(Collected data entries)
★ ★ ★
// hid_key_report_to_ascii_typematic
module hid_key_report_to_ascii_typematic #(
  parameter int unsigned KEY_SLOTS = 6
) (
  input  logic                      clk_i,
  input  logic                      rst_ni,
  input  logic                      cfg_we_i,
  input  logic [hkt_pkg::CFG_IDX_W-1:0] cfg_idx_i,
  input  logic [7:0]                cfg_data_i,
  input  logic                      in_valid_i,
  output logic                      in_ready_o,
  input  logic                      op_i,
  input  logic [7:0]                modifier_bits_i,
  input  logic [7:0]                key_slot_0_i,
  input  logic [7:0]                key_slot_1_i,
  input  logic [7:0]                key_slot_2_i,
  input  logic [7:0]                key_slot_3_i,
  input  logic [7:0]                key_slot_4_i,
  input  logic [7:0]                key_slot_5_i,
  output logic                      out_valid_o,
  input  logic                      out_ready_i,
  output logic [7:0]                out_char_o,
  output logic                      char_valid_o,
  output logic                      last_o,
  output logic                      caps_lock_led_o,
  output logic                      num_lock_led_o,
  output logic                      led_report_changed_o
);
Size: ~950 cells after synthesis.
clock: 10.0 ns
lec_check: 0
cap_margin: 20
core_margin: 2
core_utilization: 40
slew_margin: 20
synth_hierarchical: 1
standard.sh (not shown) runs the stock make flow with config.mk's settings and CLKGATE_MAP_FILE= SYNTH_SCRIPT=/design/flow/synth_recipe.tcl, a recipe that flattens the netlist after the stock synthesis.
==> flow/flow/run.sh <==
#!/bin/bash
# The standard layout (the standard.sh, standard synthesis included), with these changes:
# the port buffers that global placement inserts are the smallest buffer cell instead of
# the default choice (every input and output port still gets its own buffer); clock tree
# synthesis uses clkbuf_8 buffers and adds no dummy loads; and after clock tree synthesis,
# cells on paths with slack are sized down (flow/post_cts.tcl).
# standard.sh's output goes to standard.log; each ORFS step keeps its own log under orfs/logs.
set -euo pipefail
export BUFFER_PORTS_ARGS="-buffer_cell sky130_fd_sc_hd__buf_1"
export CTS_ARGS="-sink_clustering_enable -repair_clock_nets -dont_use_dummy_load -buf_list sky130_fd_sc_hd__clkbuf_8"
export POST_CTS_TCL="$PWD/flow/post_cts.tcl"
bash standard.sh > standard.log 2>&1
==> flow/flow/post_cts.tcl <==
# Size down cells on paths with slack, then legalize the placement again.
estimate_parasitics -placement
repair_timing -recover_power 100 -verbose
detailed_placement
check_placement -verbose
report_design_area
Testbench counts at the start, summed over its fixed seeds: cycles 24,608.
From an optimization exercise on the open Yosys and OpenROAD flow, aimed at small area, a short achievable clock period and few clock cycles per item; shortcuts taken in it are not production practice.
Only simulation tests tie the RTL to the original design; equivalence was not proved.
Power figures rest on the tool's default switching activity, not on a simulated workload.

==> flow/design.v <==
package cache_pkg;
  typedef logic [9-1:0]  addr_t;   
  typedef logic [8-1:0]  data_t;   
  typedef logic [2-1:0]   tag_t;    
  typedef logic [7-1:0] index_t;  
  typedef enum logic [2:0] {
    line_i = 3'b000,  
    line_s = 3'b001,  
    line_e = 3'b010,  
    line_o = 3'b011,  
    line_m = 3'b100   
  } moesi_e;
  typedef enum logic [2:0] {
    op_none      = 3'd0,
    op_cpu_read  = 3'd1,
    op_cpu_write = 3'd2,
    op_dir_inv   = 3'd3,  
    op_dir_gets  = 3'd4   
  } op_e;
endpackage
module moesi_cache_top
(
  input  logic  clk,
  input  logic  rst_n,
  input  logic  cpu_read_req,
  input  cache_pkg::addr_t cpu_read_addr,
  output logic  cpu_read_ack,
  output cache_pkg::data_t cpu_read_data,
  input  logic  cpu_write_req,
  input  cache_pkg::addr_t cpu_write_addr,
  input  cache_pkg::data_t cpu_write_data,
  output logic  cpu_write_ack,
  output logic  read_s,
  output logic  read_ex,
  output cache_pkg::addr_t cache_req_addr,
  output logic  write_back,
  output cache_pkg::tag_t  wb_tag,
  output cache_pkg::data_t wb_data,
  input  logic  read_s_ack,
  input  logic  read_ex_ack,
  input  cache_pkg::data_t mem_data,
  input  logic  shared,
  input  logic  inv_req,
  input  cache_pkg::addr_t inv_addr,
  output logic  inv_ack,
  input  logic  gets_req,
  input  cache_pkg::addr_t gets_addr,
  output logic  gets_ack,
  output cache_pkg::data_t owned_data
);
  localparam int N = 128;
  logic [N-1:0]     v_mem, d_mem, x_mem;
  cache_pkg::tag_t  tag_mem  [N];
  cache_pkg::data_t data_mem [N];
  logic any_req;
  cache_pkg::addr_t sel_addr;
  assign any_req  = cpu_read_req | cpu_write_req | inv_req | gets_req;
  assign sel_addr = ({9{cpu_read_req}}  & cpu_read_addr)  |
                    ({9{cpu_write_req}} & cpu_write_addr) |
                    ({9{inv_req}}       & inv_addr)       |
                    ({9{gets_req}}      & gets_addr);
  logic [3:0]  rd_hi;
  logic [31:0] rd_lo;
  always_comb begin
    for (int j = 0; j < 4; j++)
      rd_hi[j] = (cpu_read_req  & (cpu_read_addr[6:5]  == j[1:0])) |
                 (cpu_write_req & (cpu_write_addr[6:5] == j[1:0])) |
                 (inv_req       & (inv_addr[6:5]       == j[1:0])) |
                 (gets_req      & (gets_addr[6:5]      == j[1:0]));
    for (int k = 0; k < 32; k++)
      rd_lo[k] = (cpu_read_req  & (cpu_read_addr[4:0]  == k[4:0])) |
                 (cpu_write_req & (cpu_write_addr[4:0] == k[4:0])) |
                 (inv_req       & (inv_addr[4:0]       == k[4:0])) |
                 (gets_req      & (gets_addr[4:0]      == k[4:0]));
  end
  logic [12:0] rd_grp [4];
  logic [12:0] rd_line;
  logic [7:0]  rd_data_a, rd_data_b;
  always_comb begin
    rd_line   = '0;
    rd_data_a = '0;
    rd_data_b = '0;
    for (int j = 0; j < 4; j++) begin
      rd_grp[j] = '0;
      for (int k = 0; k < 32; k++)
        rd_grp[j] = rd_grp[j] | ({13{rd_lo[k]}} &
                    {v_mem[32*j+k], d_mem[32*j+k], x_mem[32*j+k], tag_mem[32*j+k], data_mem[32*j+k]});
      rd_line = rd_line | ({13{rd_hi[j]}} & rd_grp[j]);
      if (j < 2) rd_data_a = rd_data_a | ({8{rd_hi[j]}} & rd_grp[j][7:0]);
      else       rd_data_b = rd_data_b | ({8{rd_hi[j]}} & rd_grp[j][7:0]);
    end
  end
  logic rd_v, rd_d, rd_x;
  assign rd_v = rd_line[12];
  assign rd_d = rd_line[11];
  assign rd_x = rd_line[10];
  logic busy;                             
  logic lk_rd, lk_wr, lk_inv, lk_gets;    
  logic w_rd, w_wr;                       
  cache_pkg::addr_t addr_q;
  cache_pkg::tag_t  l_tx;
  cache_pkg::data_t l_data_a, l_data_b, l_data;
  assign l_data = l_data_a | l_data_b;
  logic l_v, l_d, l_x;
  always_ff @(posedge clk) begin
    addr_q <= sel_addr;
    l_tx   <= rd_line[9:8] ^ sel_addr[8:7];
    l_data_a <= rd_data_a;
    l_data_b <= rd_data_b;
    l_v    <= rd_v;
    l_d    <= rd_d;
    l_x    <= rd_x;
  end
  logic eq, hit, rd_miss, wr_dir, fill_s, fill_x;
  assign eq      = (l_tx == 2'b00);
  assign hit     = l_v & eq;
  assign rd_miss = ~hit;                   
  assign wr_dir  = ~(hit & l_x);           
  assign fill_s  = w_rd & read_s_ack;
  assign fill_x  = w_wr & read_ex_ack;
  always_ff @(posedge clk) begin
    if (!rst_n) begin
      busy    <= 1'b0;
      lk_rd   <= 1'b0;
      lk_wr   <= 1'b0;
      lk_inv  <= 1'b0;
      lk_gets <= 1'b0;
      w_rd    <= 1'b0;
      w_wr    <= 1'b0;
    end else begin
      lk_rd   <= ~busy & cpu_read_req;
      lk_wr   <= ~busy & cpu_write_req;
      lk_inv  <= ~busy & inv_req;
      lk_gets <= ~busy & gets_req;
      w_rd    <= (lk_rd & rd_miss) | (w_rd & ~read_s_ack);
      w_wr    <= (lk_wr & wr_dir)  | (w_wr & ~read_ex_ack);
      busy    <= ~busy ? any_req :
                 ((lk_rd & rd_miss) | (w_rd & ~read_s_ack) |
                  (lk_wr & wr_dir)  | (w_wr & ~read_ex_ack));
    end
  end
  logic wr_hit, we;
  logic v_n, d_n, x_n;
  cache_pkg::data_t data_n;
  assign wr_hit = lk_wr & hit & l_x;
  assign we     = ~rst_n | ((lk_inv | lk_gets) & hit) | wr_hit | fill_s | fill_x;
  assign v_n    = rst_n & ~lk_inv;
  assign d_n    = lk_gets ? l_d : ~w_rd;
  assign x_n    = ~lk_gets & ~(w_rd & shared);
  assign data_n = w_rd ? mem_data : (lk_gets ? l_data : cpu_write_data);
  logic [7:0]   wr_hi;
  logic [15:0]  wr_lo;
  logic [N-1:0] wr_row;
  always_comb begin
    for (int j = 0; j < 8; j++)  wr_hi[j] = ~rst_n | (addr_q[6:4] == j[2:0]);
    for (int k = 0; k < 16; k++) wr_lo[k] = ~rst_n | (addr_q[3:0] == k[3:0]);
    for (int i = 0; i < N; i++)  wr_row[i] = wr_hi[i/16] & wr_lo[i%16];
  end
  for (genvar i = 0; i < N; i++) begin : g_row
    always_ff @(posedge clk) begin
      if (we && wr_row[i]) begin
        v_mem[i]    <= v_n;
        d_mem[i]    <= d_n;
        x_mem[i]    <= x_n;
        tag_mem[i]  <= addr_q[8:7];
        data_mem[i] <= data_n;
      end
    end
  end
  assign cpu_read_ack   = (lk_rd & hit) | fill_s;
  assign cpu_write_ack  = wr_hit | fill_x;
  assign inv_ack        = lk_inv;
  assign gets_ack       = lk_gets;
  assign read_s         = (lk_rd & rd_miss) | w_rd;
  assign read_ex        = (lk_wr & wr_dir) | w_wr;
  assign write_back     = (lk_rd | lk_wr | w_rd | w_wr) & l_v & ~eq;
  assign cache_req_addr = addr_q;
  assign wb_tag         = l_tx ^ addr_q[8:7];
  assign wb_data        = l_data & {8{~lk_inv | (hit & (l_d | l_x))}};
  assign owned_data     = l_data & {8{hit & l_d}};
  assign cpu_read_data  = w_rd ? mem_data : l_data;
endmodule
clock: 7.0 ns
lec_check: 0
cap_margin: 20
core_margin: 2
core_utilization: 60
cts_cluster_diameter: 100
cts_cluster_size: 20
setup_slack_margin: 3.6
slew_margin: 20
run.sh (not shown) runs the stock make flow with config.mk's settings and CLKGATE_MAP_FILE= SYNTH_SCRIPT=/design/flow/synth_recipe.tcl, a recipe that flattens the netlist after the stock synthesis.
Testbench counts at the start, summed over its fixed seeds: cycles 84,376, items 24,000.
Then changed:
--- a/flow/design.v
+++ b/flow/design.v
@@ -59,35 +59,30 @@
                     ({9{cpu_write_req}} & cpu_write_addr) |
                     ({9{inv_req}}       & inv_addr)       |
                     ({9{gets_req}}      & gets_addr);
-  logic [3:0]  rd_hi;
-  logic [31:0] rd_lo;
+  logic [7:0]  rd_hi;
+  logic [15:0] rd_lo;
   always_comb begin
-    for (int j = 0; j < 4; j++)
-      rd_hi[j] = (cpu_read_req  & (cpu_read_addr[6:5]  == j[1:0])) |
-                 (cpu_write_req & (cpu_write_addr[6:5] == j[1:0])) |
-                 (inv_req       & (inv_addr[6:5]       == j[1:0])) |
-                 (gets_req      & (gets_addr[6:5]      == j[1:0]));
-    for (int k = 0; k < 32; k++)
-      rd_lo[k] = (cpu_read_req  & (cpu_read_addr[4:0]  == k[4:0])) |
-                 (cpu_write_req & (cpu_write_addr[4:0] == k[4:0])) |
-                 (inv_req       & (inv_addr[4:0]       == k[4:0])) |
-                 (gets_req      & (gets_addr[4:0]      == k[4:0]));
+    for (int j = 0; j < 8; j++)
+      rd_hi[j] = (cpu_read_req  & (cpu_read_addr[6:4]  == j[2:0])) |
+                 (cpu_write_req & (cpu_write_addr[6:4] == j[2:0])) |
+                 (inv_req       & (inv_addr[6:4]       == j[2:0])) |
+                 (gets_req      & (gets_addr[6:4]      == j[2:0]));
+    for (int k = 0; k < 16; k++)
+      rd_lo[k] = (cpu_read_req  & (cpu_read_addr[3:0]  == k[3:0])) |
+                 (cpu_write_req & (cpu_write_addr[3:0] == k[3:0])) |
+                 (inv_req       & (inv_addr[3:0]       == k[3:0])) |
+                 (gets_req      & (gets_addr[3:0]      == k[3:0]));
   end
-  logic [12:0] rd_grp [4];
+  logic [12:0] rd_grp [8];
   logic [12:0] rd_line;
-  logic [7:0]  rd_data_a, rd_data_b;
   always_comb begin
-    rd_line   = '0;
-    rd_data_a = '0;
-    rd_data_b = '0;
-    for (int j = 0; j < 4; j++) begin
+    rd_line = '0;
+    for (int j = 0; j < 8; j++) begin
       rd_grp[j] = '0;
-      for (int k = 0; k < 32; k++)
+      for (int k = 0; k < 16; k++)
         rd_grp[j] = rd_grp[j] | ({13{rd_lo[k]}} &
-                    {v_mem[32*j+k], d_mem[32*j+k], x_mem[32*j+k], tag_mem[32*j+k], data_mem[32*j+k]});
+                    {v_mem[16*j+k], d_mem[16*j+k], x_mem[16*j+k], tag_mem[16*j+k], data_mem[16*j+k]});
       rd_line = rd_line | ({13{rd_hi[j]}} & rd_grp[j]);
-      if (j < 2) rd_data_a = rd_data_a | ({8{rd_hi[j]}} & rd_grp[j][7:0]);
-      else       rd_data_b = rd_data_b | ({8{rd_hi[j]}} & rd_grp[j][7:0]);
     end
   end
   logic rd_v, rd_d, rd_x;
@@ -99,14 +94,12 @@
   logic w_rd, w_wr;                       
   cache_pkg::addr_t addr_q;
   cache_pkg::tag_t  l_tx;
-  cache_pkg::data_t l_data_a, l_data_b, l_data;
-  assign l_data = l_data_a | l_data_b;
+  cache_pkg::data_t l_data;
   logic l_v, l_d, l_x;
   always_ff @(posedge clk) begin
     addr_q <= sel_addr;
     l_tx   <= rd_line[9:8] ^ sel_addr[8:7];
-    l_data_a <= rd_data_a;
-    l_data_b <= rd_data_b;
+    l_data <= rd_line[7:0];
     l_v    <= rd_v;
     l_d    <= rd_d;
     l_x    <= rd_x;
What happened: Cell area hardly moves; total power climbs slightly; first-iteration DRC count drops by a little under a tenth; worst hold slack hardly moves; setup slack gets worse by 0.41 ns; sequential power hardly moves; clock power drops slightly; via count drops by a few percent; global-route usage drops by 4.1 points; core utilization drops by 0.65 points; register-to-register slack gets worse by 0.10 ns.
Testbench counts after the change, summed over its fixed seeds: cycles 84,376, items 24,000.

-- afterwards: timing with drivers on the ports --
No port has a modelled driver above. Below, the same layouts with a new extraction and two added sets of constraints. Step 1: set_driving_cell puts a clkbuf_16 on clk and a buf_2 on each other input, an assumption about the parent block. Step 2 adds t to the input delays and takes it off the output delays; t is the mean of the earliest and latest rising clock arrival at the registers after step 1. Input paths then give back, and output paths get back, about the clock's delay inside the block. Three values: ideal, step 1, step 2; two values: the first two.
run	t (ns)	setup WS [ns]	hold slack, ns	worst data-port slew with drivers (ns)
the first run	0.774	3.363 / 3.405 / 2.631	0.461 / 0.461 / 0.461	0.08
the second run	0.772	2.957 / 2.972 / 2.201	0.463 / 0.463 / 0.463	0.08
After both steps setup and hold are still met in every run listed. For the second run, which loses most, drivers alone change the setup slack by +0.015 ns; drivers and shift together by -0.756 ns.
This is an optimization exercise on Yosys and OpenROAD, whose aim is small area, a short achievable clock period and few clock cycles, not a production implementation. Function was checked by simulation only, so behaviour that the tests miss may differ from the original. Power and IR drop assume default switching activity.

==> flow/design.v <==
package softmax_pkg;
  localparam int LANE_WIDTH = 16;
  localparam int LANES = 4;
  localparam int ADDR_WIDTH = 3;
  localparam int DEPTH = 2 ** ADDR_WIDTH;
  localparam int MAX_ROWS = DEPTH - 1;
  localparam int DIFF_WIDTH = LANE_WIDTH + 1;
  localparam int SUM_WIDTH = DIFF_WIDTH + 5;
  typedef logic signed [LANE_WIDTH-1:0] lane_t;
  typedef logic [LANES*LANE_WIDTH-1:0] row_t;
  typedef logic signed [DIFF_WIDTH-1:0] diff_t;
  typedef logic [LANES*DIFF_WIDTH-1:0] diff_row_t;
  typedef logic [ADDR_WIDTH-1:0] addr_t;
  typedef logic signed [SUM_WIDTH-1:0] sum_t;
  localparam lane_t LANE_MIN = {1'b1, {(LANE_WIDTH-1){1'b0}}};
endpackage
`timescale 1ns/10ps
module row_buffer (
  input  logic               clk,
  input  logic               take,
  input  logic [softmax_pkg::MAX_ROWS-1:0] row_idx,
  input  softmax_pkg::row_t  wb_rdata,
  input  logic [softmax_pkg::LANES-1:0] advance,
  input  logic [softmax_pkg::LANES*(softmax_pkg::MAX_ROWS-1)-1:0] rd_slot,
  output softmax_pkg::row_t  head
);
  localparam int LW = softmax_pkg::LANE_WIDTH;
  localparam int S = softmax_pkg::MAX_ROWS - 1;
  softmax_pkg::row_t mem [0:softmax_pkg::MAX_ROWS-2];
  softmax_pkg::row_t rd_data;
  always_ff @(posedge clk) begin
    for (int k = 0; k < softmax_pkg::MAX_ROWS-1; k++)
      if (take && row_idx[k+1]) mem[k] <= wb_rdata;
  end
  always_comb begin
    rd_data = '0;
    for (int i = 0; i < softmax_pkg::LANES; i++)
      for (int k = 0; k < S; k++)
        rd_data[i*LW +: LW] = rd_data[i*LW +: LW] | (mem[k][i*LW +: LW] & {LW{rd_slot[i*S+k]}});
  end
  always_ff @(posedge clk) begin
    for (int i = 0; i < softmax_pkg::LANES; i++) begin
      if (advance[i]) begin
        head[i*LW +: LW] <= rd_data[i*LW +: LW];
      end else if (take && row_idx[0]) begin
        head[i*LW +: LW] <= wb_rdata[i*LW +: LW];
      end
    end
  end
endmodule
★ ★ ★
### Task item
All the lines that hold the word "down" must appear in the answer, copied from the records.

### Reply
# cells on paths with slack are sized down (flow/post_cts.tcl).
# Size down cells on paths with slack, then legalize the placement again.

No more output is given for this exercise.